▶
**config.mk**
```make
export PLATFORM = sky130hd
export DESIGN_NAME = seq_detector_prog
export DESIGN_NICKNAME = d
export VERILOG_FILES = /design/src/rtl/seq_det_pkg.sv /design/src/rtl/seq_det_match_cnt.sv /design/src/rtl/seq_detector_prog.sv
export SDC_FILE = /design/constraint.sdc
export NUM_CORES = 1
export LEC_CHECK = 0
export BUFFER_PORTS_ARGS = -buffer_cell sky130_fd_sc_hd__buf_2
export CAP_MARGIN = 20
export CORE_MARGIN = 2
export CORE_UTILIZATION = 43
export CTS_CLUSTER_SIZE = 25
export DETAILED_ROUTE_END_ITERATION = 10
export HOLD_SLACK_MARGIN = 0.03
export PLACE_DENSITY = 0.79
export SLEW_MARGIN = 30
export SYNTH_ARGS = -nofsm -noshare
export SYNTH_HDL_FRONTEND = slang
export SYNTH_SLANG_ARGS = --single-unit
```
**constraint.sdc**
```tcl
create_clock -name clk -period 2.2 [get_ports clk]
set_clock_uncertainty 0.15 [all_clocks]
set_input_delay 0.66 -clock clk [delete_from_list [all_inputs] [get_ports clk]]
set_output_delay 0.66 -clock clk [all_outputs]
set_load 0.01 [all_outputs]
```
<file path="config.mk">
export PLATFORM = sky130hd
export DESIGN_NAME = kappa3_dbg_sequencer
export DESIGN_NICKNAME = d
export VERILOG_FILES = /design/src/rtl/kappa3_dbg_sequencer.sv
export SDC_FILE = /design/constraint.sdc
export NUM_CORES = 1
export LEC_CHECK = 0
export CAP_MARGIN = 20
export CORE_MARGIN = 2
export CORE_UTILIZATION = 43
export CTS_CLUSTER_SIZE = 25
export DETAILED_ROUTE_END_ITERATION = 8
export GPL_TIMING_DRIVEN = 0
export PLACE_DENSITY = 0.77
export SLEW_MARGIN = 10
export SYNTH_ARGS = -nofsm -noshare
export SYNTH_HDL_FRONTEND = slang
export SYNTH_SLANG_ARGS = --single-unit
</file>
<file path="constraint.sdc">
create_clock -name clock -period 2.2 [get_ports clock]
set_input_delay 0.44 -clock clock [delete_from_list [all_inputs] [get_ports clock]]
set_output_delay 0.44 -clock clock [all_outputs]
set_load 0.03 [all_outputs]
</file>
◀
▶
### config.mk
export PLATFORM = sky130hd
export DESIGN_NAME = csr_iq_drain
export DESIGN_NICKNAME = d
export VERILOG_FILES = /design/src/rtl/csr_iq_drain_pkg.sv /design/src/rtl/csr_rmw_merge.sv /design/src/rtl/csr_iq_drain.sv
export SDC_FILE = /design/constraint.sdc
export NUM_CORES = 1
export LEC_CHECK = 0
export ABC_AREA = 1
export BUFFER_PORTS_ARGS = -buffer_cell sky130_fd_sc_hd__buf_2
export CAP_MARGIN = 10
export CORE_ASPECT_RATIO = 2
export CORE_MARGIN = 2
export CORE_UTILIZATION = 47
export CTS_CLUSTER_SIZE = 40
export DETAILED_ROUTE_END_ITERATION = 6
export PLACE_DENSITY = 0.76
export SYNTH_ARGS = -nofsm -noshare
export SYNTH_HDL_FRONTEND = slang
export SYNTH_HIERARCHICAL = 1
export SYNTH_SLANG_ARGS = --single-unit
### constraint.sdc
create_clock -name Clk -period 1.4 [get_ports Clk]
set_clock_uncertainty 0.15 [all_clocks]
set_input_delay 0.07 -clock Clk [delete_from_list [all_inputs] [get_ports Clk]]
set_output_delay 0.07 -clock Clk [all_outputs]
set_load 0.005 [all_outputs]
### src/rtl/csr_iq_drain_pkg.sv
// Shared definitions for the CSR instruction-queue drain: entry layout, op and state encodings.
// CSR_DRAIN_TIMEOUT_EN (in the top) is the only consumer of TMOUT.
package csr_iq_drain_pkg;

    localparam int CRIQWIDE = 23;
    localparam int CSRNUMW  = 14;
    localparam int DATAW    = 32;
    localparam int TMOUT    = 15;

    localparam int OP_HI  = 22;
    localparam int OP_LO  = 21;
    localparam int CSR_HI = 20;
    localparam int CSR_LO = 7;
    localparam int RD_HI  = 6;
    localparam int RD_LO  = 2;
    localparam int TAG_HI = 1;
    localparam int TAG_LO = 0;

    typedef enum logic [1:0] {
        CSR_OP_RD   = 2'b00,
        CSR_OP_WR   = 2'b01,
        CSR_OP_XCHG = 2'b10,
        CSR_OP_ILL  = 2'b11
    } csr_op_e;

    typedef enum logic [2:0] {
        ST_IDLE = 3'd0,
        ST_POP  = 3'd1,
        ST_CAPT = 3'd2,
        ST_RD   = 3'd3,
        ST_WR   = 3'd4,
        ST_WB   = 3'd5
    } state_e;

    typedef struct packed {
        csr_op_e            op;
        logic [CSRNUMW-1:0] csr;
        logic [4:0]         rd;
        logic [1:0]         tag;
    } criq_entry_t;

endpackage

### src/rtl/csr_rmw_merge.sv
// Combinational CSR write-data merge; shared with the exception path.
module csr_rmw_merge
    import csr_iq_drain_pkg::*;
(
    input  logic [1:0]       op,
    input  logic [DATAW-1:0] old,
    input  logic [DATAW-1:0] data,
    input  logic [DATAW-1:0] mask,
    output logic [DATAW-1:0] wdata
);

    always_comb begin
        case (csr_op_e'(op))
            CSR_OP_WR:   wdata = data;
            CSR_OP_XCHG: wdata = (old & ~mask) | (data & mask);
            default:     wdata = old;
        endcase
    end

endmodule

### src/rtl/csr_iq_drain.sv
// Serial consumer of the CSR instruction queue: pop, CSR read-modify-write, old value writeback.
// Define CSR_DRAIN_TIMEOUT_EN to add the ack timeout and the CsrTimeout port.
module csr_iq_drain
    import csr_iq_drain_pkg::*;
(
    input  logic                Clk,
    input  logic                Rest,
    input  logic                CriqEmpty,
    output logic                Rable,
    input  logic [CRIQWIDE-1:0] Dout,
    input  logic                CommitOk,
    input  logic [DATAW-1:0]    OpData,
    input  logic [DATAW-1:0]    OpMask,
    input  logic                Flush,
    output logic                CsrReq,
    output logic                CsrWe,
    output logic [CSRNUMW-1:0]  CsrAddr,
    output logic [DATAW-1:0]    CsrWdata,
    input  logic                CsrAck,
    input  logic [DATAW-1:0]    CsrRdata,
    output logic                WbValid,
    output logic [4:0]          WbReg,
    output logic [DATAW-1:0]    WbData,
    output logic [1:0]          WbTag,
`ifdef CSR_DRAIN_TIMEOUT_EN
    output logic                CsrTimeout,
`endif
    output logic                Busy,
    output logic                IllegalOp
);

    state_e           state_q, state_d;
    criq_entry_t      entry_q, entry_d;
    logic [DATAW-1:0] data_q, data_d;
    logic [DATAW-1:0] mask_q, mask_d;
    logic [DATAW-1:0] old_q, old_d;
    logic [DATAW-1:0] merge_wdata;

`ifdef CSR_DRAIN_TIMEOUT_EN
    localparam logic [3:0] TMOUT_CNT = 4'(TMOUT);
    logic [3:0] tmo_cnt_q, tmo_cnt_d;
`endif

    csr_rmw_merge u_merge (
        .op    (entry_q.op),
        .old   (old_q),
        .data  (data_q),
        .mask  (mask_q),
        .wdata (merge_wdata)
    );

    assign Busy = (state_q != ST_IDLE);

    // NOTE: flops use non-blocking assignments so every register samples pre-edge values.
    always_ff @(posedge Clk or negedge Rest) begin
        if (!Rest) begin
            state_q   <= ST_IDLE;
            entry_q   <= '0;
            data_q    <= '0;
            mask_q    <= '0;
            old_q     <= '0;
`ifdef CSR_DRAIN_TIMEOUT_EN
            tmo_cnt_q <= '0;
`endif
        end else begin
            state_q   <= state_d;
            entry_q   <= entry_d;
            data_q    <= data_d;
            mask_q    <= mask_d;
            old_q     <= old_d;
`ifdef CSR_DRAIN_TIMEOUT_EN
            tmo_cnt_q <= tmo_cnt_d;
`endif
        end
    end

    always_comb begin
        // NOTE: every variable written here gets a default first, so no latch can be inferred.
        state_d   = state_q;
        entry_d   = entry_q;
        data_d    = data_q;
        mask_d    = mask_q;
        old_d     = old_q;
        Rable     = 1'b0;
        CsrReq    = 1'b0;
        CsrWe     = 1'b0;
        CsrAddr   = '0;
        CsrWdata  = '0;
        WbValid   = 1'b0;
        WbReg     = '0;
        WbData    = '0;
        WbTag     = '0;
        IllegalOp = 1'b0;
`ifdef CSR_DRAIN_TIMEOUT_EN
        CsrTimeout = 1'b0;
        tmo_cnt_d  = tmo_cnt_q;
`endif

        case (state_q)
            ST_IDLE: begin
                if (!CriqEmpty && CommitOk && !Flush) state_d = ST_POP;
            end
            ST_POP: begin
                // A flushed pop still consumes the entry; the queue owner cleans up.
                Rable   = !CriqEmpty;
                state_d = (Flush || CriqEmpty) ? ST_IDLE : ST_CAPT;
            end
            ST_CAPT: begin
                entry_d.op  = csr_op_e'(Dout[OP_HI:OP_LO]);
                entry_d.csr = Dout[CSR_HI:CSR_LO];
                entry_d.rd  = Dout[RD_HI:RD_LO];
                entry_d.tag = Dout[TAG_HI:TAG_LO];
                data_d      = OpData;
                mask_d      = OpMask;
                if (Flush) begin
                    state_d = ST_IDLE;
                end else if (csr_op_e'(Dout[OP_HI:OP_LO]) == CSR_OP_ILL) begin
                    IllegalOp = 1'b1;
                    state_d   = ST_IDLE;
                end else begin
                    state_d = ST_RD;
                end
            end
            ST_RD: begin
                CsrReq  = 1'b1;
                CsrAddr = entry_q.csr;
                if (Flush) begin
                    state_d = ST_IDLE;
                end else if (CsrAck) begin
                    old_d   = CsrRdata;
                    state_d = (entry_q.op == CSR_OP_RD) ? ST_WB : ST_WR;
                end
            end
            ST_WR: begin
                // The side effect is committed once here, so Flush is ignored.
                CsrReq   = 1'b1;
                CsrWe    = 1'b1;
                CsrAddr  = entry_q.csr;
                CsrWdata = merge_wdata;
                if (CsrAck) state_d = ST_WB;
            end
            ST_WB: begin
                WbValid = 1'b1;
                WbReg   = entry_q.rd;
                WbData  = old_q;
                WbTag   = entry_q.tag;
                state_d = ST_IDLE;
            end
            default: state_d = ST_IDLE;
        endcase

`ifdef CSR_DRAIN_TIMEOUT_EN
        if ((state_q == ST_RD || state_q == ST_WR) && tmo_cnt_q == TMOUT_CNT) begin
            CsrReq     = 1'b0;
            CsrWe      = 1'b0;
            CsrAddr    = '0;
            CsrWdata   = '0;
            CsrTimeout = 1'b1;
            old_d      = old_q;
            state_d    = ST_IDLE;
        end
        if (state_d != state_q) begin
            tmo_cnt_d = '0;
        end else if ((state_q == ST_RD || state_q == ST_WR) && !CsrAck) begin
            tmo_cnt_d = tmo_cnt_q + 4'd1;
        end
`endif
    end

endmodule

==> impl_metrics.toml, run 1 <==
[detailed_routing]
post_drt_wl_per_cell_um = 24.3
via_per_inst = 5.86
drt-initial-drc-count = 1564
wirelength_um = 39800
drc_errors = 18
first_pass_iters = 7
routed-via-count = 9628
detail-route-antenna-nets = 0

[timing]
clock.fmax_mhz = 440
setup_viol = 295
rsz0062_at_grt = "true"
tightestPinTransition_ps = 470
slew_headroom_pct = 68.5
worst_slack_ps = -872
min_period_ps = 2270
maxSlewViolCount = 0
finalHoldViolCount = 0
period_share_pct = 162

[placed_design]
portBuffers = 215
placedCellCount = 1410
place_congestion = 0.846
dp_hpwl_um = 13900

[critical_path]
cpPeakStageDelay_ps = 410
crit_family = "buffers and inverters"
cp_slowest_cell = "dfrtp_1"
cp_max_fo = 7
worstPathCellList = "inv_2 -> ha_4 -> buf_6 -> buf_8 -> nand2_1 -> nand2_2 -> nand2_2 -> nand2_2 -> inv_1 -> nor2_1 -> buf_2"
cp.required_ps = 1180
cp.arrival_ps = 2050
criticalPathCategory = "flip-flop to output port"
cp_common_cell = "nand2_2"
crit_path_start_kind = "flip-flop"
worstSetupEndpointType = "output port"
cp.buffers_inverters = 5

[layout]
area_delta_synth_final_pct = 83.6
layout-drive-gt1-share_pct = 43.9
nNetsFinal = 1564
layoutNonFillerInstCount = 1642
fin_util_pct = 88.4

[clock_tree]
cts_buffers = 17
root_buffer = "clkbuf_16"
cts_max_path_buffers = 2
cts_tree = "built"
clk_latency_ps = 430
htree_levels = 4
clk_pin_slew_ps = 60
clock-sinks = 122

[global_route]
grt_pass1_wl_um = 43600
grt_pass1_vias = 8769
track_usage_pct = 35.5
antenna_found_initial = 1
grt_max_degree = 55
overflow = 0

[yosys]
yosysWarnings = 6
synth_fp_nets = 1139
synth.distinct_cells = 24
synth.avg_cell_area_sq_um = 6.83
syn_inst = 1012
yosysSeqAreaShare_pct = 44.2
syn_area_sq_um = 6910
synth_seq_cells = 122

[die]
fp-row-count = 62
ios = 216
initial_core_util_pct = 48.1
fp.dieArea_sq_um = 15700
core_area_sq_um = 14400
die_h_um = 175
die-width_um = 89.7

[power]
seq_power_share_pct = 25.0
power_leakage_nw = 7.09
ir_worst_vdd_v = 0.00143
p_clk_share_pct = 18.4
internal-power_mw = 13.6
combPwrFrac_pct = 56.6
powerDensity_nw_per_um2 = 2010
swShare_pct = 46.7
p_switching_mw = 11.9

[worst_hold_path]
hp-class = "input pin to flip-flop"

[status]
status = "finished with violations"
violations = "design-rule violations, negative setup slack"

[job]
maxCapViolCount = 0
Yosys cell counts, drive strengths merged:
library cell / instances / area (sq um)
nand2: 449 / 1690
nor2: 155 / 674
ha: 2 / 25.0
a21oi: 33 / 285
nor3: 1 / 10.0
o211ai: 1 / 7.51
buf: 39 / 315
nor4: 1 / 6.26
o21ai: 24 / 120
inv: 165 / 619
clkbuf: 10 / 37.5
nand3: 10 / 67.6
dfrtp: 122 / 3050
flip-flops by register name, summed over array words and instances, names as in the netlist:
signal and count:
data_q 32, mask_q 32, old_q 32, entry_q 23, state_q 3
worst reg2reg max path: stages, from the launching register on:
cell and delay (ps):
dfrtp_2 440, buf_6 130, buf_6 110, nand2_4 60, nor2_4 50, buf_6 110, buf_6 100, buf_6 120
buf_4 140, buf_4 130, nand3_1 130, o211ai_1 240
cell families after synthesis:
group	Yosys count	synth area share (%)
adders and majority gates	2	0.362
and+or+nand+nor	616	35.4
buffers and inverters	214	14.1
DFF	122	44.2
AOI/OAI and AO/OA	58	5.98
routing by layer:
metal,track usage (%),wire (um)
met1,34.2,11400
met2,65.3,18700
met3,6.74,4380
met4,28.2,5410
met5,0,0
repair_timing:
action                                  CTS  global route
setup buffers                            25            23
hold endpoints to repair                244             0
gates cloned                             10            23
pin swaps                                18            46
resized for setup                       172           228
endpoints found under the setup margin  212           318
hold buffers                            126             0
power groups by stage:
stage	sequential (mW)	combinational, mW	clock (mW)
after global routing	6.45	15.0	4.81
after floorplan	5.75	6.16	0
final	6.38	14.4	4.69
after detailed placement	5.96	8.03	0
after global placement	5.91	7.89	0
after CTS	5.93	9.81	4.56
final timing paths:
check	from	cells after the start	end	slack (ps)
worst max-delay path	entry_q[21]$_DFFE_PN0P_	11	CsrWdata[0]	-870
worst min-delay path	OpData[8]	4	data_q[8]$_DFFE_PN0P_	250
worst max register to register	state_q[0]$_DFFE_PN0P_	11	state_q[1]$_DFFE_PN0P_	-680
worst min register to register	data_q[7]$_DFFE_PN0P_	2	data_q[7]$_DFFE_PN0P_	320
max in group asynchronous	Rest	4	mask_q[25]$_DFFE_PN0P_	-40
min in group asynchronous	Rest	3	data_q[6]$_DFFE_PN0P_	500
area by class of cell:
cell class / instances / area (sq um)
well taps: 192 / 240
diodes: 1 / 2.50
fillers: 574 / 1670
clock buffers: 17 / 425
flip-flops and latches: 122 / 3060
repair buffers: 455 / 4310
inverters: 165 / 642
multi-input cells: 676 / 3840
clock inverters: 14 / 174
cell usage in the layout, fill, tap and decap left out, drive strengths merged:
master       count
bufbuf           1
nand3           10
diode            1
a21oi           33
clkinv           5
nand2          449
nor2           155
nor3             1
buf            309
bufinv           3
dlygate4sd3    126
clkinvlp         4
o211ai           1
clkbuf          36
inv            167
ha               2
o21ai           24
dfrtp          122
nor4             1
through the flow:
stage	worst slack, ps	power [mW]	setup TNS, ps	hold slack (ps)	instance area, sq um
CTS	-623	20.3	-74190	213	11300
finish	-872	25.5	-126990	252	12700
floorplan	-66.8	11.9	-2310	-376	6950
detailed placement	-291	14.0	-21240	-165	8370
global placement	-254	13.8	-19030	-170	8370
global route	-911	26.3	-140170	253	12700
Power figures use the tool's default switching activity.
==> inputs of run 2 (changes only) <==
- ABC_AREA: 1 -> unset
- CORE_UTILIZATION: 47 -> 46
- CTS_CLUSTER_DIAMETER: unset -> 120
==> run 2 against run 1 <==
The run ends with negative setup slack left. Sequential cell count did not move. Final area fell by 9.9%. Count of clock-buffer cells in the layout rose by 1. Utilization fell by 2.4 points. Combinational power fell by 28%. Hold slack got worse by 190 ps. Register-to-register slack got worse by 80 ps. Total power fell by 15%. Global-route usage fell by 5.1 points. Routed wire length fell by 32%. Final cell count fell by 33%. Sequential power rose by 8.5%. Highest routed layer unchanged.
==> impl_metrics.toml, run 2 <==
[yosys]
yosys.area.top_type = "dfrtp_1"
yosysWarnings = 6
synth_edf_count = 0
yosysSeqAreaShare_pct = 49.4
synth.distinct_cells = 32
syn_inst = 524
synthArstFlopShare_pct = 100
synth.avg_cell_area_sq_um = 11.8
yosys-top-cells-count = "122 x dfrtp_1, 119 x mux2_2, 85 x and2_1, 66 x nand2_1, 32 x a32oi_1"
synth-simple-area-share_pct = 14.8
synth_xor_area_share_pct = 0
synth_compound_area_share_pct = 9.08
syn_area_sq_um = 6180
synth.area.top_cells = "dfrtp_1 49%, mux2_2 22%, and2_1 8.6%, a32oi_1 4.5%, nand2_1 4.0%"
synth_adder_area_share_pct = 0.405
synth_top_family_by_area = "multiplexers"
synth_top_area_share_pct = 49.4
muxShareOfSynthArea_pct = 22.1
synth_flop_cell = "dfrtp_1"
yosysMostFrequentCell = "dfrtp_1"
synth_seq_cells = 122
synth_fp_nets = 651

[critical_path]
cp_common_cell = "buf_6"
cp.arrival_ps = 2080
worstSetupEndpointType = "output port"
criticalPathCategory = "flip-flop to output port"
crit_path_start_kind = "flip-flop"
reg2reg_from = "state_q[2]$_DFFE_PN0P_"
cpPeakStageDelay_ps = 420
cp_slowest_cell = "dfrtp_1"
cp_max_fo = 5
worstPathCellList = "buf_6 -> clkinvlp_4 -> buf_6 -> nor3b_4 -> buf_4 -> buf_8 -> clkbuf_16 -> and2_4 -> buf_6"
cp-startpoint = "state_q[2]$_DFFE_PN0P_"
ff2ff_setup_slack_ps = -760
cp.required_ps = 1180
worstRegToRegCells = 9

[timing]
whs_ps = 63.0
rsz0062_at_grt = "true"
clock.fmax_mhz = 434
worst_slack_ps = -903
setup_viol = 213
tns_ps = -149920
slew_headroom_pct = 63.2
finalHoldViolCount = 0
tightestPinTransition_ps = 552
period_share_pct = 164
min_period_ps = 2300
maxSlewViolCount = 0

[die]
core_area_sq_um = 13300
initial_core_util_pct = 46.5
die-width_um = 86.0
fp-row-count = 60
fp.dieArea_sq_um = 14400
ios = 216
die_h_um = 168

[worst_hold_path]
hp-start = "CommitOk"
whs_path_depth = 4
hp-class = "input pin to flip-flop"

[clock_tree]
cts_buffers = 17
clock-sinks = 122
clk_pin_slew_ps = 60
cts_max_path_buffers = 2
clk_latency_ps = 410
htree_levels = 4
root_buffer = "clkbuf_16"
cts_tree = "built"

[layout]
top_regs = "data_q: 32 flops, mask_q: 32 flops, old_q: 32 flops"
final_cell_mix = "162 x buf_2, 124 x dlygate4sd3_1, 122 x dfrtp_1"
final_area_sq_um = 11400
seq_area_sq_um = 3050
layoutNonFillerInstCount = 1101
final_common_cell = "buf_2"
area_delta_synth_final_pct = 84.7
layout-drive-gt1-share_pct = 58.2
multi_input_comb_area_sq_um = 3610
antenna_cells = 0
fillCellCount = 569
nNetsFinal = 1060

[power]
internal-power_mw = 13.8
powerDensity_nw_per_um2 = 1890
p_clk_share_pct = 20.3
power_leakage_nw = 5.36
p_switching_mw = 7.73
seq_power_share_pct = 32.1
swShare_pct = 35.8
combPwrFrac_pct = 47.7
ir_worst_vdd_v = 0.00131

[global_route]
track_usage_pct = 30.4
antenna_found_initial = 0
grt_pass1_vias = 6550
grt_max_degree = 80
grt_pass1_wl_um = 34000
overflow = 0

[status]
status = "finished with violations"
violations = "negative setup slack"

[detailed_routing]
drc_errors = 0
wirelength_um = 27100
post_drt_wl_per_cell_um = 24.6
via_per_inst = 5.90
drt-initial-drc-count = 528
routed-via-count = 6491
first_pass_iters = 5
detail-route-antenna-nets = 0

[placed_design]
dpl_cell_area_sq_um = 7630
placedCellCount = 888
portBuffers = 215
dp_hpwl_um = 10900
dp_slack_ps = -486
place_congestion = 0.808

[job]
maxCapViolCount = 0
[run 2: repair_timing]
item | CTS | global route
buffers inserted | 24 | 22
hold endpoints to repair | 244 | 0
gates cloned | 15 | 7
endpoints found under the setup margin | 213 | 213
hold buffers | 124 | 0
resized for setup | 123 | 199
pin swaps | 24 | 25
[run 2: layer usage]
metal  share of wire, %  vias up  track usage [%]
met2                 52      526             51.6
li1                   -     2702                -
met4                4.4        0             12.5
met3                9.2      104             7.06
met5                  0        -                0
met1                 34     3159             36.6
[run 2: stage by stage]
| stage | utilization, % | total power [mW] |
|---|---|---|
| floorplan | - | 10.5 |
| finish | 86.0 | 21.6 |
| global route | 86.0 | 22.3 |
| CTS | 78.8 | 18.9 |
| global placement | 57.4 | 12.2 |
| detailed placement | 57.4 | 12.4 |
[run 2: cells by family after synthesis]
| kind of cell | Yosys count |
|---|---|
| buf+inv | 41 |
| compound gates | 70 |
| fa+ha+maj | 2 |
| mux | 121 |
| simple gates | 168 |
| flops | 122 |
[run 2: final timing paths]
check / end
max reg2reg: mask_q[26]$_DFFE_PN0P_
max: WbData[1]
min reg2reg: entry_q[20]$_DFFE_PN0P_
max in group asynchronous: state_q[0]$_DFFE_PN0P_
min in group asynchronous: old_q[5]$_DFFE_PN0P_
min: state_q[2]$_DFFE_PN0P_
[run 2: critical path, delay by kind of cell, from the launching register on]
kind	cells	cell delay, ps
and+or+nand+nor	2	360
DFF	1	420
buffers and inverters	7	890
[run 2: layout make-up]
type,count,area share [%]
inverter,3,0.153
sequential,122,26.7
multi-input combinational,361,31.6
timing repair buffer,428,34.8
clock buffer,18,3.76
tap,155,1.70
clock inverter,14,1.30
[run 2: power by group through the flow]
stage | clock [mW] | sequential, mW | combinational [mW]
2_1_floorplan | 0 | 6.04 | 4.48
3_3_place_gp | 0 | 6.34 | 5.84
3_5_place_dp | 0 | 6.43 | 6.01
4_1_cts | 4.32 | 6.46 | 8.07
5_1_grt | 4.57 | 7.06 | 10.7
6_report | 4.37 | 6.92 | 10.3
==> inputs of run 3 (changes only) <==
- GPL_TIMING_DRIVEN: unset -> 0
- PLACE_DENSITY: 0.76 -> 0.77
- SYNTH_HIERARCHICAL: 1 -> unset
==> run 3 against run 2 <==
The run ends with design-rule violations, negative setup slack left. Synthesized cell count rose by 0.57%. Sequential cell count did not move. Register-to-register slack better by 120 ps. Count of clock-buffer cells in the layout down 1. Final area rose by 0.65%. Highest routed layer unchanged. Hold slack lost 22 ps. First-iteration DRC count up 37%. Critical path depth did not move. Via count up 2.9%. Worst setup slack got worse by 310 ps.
◀
AIM OF THE EXERCISE:
What belongs in the answer is each line of the data that has the word "WbValid".

SOLVED EXERCISE:
    output logic                WbValid,
        WbValid   = 1'b0;
                WbValid = 1'b1;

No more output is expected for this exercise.